__Task instructions__
Return exactly the lines below, starting with the one that has "export DESIGN_NICKNAME = d" and going on through the one that has "export HOLD_SLACK_MARGIN = 0.02".

__Data listing__
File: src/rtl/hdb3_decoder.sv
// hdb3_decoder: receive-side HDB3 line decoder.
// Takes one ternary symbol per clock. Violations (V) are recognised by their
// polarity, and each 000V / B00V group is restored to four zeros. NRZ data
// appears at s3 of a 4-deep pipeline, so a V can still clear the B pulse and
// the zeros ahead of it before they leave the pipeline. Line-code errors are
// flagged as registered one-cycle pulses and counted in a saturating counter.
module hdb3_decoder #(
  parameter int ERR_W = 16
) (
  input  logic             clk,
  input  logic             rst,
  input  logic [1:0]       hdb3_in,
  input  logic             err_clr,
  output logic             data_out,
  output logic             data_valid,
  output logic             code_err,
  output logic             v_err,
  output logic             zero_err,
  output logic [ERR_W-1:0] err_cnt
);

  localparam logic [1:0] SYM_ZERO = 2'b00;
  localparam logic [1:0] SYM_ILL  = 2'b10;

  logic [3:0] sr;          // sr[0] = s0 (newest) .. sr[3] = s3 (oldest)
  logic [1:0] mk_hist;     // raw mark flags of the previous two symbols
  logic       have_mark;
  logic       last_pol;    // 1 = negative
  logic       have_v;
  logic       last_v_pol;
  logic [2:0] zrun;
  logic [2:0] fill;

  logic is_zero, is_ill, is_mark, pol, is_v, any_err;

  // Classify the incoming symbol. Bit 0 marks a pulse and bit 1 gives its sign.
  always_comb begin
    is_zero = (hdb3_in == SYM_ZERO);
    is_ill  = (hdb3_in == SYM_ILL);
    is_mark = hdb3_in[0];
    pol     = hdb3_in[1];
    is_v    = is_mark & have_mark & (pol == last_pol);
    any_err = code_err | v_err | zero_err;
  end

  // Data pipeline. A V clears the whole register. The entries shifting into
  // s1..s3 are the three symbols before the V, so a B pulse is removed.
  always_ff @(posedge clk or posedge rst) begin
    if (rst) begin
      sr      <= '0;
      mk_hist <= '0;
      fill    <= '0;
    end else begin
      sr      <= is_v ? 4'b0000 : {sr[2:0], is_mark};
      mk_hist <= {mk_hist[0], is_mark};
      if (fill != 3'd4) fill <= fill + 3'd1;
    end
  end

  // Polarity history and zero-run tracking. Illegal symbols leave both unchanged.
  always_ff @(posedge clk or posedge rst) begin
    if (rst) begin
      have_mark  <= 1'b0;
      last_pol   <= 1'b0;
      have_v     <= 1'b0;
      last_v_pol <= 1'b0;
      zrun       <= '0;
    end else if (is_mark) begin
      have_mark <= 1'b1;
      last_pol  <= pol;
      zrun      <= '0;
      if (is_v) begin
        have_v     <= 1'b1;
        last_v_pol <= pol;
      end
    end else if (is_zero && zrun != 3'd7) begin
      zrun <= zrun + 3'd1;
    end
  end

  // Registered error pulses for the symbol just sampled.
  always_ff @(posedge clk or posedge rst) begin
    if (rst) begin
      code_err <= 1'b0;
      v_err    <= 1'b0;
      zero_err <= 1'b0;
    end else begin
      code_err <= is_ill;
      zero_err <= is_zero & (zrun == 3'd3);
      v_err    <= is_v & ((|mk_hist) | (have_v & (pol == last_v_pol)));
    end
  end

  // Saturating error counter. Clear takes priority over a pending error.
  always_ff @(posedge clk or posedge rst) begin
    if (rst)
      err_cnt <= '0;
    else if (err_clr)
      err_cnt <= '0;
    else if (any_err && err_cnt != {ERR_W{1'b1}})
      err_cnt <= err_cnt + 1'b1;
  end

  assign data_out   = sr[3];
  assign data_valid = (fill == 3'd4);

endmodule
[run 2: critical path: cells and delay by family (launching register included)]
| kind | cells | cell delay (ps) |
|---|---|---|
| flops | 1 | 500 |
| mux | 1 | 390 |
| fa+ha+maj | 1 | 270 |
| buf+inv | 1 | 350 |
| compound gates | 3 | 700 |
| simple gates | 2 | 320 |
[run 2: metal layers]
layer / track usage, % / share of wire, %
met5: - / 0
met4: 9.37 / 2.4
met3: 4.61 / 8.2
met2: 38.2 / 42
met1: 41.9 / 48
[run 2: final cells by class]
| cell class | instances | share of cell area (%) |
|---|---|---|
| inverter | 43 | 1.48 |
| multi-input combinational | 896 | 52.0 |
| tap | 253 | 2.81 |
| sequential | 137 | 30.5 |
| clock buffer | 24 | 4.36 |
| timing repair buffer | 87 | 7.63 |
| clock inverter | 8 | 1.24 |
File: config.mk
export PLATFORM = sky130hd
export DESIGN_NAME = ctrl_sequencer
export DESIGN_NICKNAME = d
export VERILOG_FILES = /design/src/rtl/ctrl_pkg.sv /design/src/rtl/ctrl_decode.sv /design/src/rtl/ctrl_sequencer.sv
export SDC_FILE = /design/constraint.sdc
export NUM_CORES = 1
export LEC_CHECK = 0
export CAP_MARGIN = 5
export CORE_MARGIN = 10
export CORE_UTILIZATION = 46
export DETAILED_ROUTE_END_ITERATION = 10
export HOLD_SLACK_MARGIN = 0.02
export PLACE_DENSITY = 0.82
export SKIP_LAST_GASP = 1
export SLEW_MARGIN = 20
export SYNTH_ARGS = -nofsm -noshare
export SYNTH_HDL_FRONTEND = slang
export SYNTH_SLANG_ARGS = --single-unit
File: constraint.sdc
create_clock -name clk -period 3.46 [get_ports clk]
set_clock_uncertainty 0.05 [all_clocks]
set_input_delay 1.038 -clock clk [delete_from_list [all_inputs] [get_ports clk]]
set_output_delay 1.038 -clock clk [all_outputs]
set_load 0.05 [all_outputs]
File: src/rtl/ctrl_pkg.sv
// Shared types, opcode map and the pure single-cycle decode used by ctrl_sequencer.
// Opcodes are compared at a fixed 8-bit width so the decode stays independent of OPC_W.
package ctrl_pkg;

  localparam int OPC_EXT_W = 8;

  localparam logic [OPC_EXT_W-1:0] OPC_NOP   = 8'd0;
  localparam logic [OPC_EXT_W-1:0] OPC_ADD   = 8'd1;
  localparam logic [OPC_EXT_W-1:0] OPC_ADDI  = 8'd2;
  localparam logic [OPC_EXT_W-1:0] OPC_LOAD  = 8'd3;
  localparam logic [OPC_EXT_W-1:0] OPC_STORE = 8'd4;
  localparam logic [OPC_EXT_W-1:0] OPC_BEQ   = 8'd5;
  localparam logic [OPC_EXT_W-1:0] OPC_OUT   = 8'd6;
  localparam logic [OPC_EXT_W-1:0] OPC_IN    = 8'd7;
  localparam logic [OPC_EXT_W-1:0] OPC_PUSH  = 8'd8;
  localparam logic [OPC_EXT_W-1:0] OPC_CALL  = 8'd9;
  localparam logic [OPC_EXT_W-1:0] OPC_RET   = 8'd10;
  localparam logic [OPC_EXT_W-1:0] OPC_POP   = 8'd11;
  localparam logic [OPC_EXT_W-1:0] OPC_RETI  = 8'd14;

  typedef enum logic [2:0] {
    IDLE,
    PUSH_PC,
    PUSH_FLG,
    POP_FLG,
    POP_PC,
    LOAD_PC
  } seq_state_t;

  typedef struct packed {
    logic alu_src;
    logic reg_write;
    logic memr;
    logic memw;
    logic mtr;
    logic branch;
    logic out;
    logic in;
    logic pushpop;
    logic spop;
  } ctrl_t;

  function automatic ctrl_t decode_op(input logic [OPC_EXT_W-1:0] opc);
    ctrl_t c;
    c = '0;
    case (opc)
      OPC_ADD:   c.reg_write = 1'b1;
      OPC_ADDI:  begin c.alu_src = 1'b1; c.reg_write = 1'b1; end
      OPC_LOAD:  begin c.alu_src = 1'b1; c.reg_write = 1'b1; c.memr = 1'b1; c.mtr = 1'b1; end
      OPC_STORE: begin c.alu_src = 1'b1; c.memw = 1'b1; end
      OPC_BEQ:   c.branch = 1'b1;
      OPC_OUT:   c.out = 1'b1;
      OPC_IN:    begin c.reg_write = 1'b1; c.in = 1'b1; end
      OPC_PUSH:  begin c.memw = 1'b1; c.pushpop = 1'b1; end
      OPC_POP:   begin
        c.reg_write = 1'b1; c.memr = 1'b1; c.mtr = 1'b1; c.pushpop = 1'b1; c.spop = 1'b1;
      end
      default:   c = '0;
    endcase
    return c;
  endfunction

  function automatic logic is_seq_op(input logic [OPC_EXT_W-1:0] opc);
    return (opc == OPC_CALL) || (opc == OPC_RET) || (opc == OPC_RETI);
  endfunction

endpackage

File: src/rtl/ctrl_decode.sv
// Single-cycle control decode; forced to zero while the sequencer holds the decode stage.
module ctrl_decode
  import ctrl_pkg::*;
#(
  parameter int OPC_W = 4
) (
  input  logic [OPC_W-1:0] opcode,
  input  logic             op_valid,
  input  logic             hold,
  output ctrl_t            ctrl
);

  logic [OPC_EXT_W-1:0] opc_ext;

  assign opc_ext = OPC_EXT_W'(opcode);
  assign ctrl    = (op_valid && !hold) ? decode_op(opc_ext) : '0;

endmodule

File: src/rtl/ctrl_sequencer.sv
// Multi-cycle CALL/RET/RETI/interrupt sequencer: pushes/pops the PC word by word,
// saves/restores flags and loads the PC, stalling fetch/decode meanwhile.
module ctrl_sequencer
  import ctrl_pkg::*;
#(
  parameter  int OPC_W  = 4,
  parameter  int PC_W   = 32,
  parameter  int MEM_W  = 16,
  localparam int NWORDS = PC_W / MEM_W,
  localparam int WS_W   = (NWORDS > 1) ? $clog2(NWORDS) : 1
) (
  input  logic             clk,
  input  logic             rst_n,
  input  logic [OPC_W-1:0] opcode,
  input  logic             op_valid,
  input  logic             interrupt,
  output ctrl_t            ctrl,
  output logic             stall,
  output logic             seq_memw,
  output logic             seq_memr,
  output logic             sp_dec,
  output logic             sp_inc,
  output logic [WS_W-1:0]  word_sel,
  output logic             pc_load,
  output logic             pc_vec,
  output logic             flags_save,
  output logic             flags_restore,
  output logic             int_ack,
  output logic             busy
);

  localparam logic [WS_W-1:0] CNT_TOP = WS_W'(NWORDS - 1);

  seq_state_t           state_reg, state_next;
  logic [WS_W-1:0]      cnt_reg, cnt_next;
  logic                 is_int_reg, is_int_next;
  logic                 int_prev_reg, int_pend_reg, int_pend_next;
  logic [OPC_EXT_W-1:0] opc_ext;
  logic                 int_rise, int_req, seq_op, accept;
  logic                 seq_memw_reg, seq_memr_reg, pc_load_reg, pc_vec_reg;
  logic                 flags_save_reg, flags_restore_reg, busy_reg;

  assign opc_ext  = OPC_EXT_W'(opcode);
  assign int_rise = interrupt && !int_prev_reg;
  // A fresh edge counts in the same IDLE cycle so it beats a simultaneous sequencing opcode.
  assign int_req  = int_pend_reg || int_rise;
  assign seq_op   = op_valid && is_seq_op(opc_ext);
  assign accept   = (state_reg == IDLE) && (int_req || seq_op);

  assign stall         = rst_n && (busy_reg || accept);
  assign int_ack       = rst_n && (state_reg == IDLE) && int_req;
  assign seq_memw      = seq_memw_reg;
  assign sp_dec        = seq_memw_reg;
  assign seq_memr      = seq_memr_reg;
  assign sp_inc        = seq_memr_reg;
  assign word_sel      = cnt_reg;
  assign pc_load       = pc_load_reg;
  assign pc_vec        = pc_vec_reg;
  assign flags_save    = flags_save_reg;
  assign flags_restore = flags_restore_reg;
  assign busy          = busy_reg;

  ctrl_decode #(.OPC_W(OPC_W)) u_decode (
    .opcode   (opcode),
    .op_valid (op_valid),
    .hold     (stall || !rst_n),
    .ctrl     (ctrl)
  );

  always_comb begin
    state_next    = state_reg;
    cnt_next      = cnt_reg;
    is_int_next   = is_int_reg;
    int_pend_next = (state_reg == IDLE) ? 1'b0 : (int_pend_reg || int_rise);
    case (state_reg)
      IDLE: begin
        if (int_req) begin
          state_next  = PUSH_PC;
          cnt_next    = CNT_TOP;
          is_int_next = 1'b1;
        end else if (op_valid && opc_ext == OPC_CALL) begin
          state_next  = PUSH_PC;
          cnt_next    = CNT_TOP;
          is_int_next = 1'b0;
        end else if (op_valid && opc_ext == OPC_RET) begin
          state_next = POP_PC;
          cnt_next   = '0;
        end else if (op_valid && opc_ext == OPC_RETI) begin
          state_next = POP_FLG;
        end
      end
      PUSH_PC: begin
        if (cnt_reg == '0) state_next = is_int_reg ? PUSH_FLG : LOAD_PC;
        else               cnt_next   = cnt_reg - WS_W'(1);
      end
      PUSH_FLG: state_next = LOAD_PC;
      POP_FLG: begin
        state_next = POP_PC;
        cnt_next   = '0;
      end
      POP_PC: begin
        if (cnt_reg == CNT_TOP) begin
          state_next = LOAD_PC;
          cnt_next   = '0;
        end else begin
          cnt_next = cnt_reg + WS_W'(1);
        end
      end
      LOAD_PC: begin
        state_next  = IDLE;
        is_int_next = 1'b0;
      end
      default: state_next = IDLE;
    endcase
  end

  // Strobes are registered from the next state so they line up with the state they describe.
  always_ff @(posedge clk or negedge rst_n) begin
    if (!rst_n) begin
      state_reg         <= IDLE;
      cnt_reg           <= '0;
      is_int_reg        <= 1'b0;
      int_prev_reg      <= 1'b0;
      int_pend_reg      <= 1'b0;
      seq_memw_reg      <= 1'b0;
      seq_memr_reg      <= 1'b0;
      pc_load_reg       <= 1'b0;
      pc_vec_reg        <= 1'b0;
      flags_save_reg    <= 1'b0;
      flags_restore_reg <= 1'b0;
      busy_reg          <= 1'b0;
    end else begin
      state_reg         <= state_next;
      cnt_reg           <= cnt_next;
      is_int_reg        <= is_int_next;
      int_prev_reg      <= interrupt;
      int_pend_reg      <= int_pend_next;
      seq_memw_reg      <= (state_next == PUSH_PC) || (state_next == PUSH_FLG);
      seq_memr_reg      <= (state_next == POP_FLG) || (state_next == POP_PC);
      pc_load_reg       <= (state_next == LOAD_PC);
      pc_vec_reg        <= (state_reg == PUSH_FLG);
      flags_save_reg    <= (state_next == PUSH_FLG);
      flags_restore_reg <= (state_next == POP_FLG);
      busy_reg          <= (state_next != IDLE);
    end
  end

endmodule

__Answer box__
export DESIGN_NICKNAME = d
export VERILOG_FILES = /design/src/rtl/ctrl_pkg.sv /design/src/rtl/ctrl_decode.sv /design/src/rtl/ctrl_sequencer.sv
export SDC_FILE = /design/constraint.sdc
export NUM_CORES = 1
export LEC_CHECK = 0
export CAP_MARGIN = 5
export CORE_MARGIN = 10
export CORE_UTILIZATION = 46
export DETAILED_ROUTE_END_ITERATION = 10
export HOLD_SLACK_MARGIN = 0.02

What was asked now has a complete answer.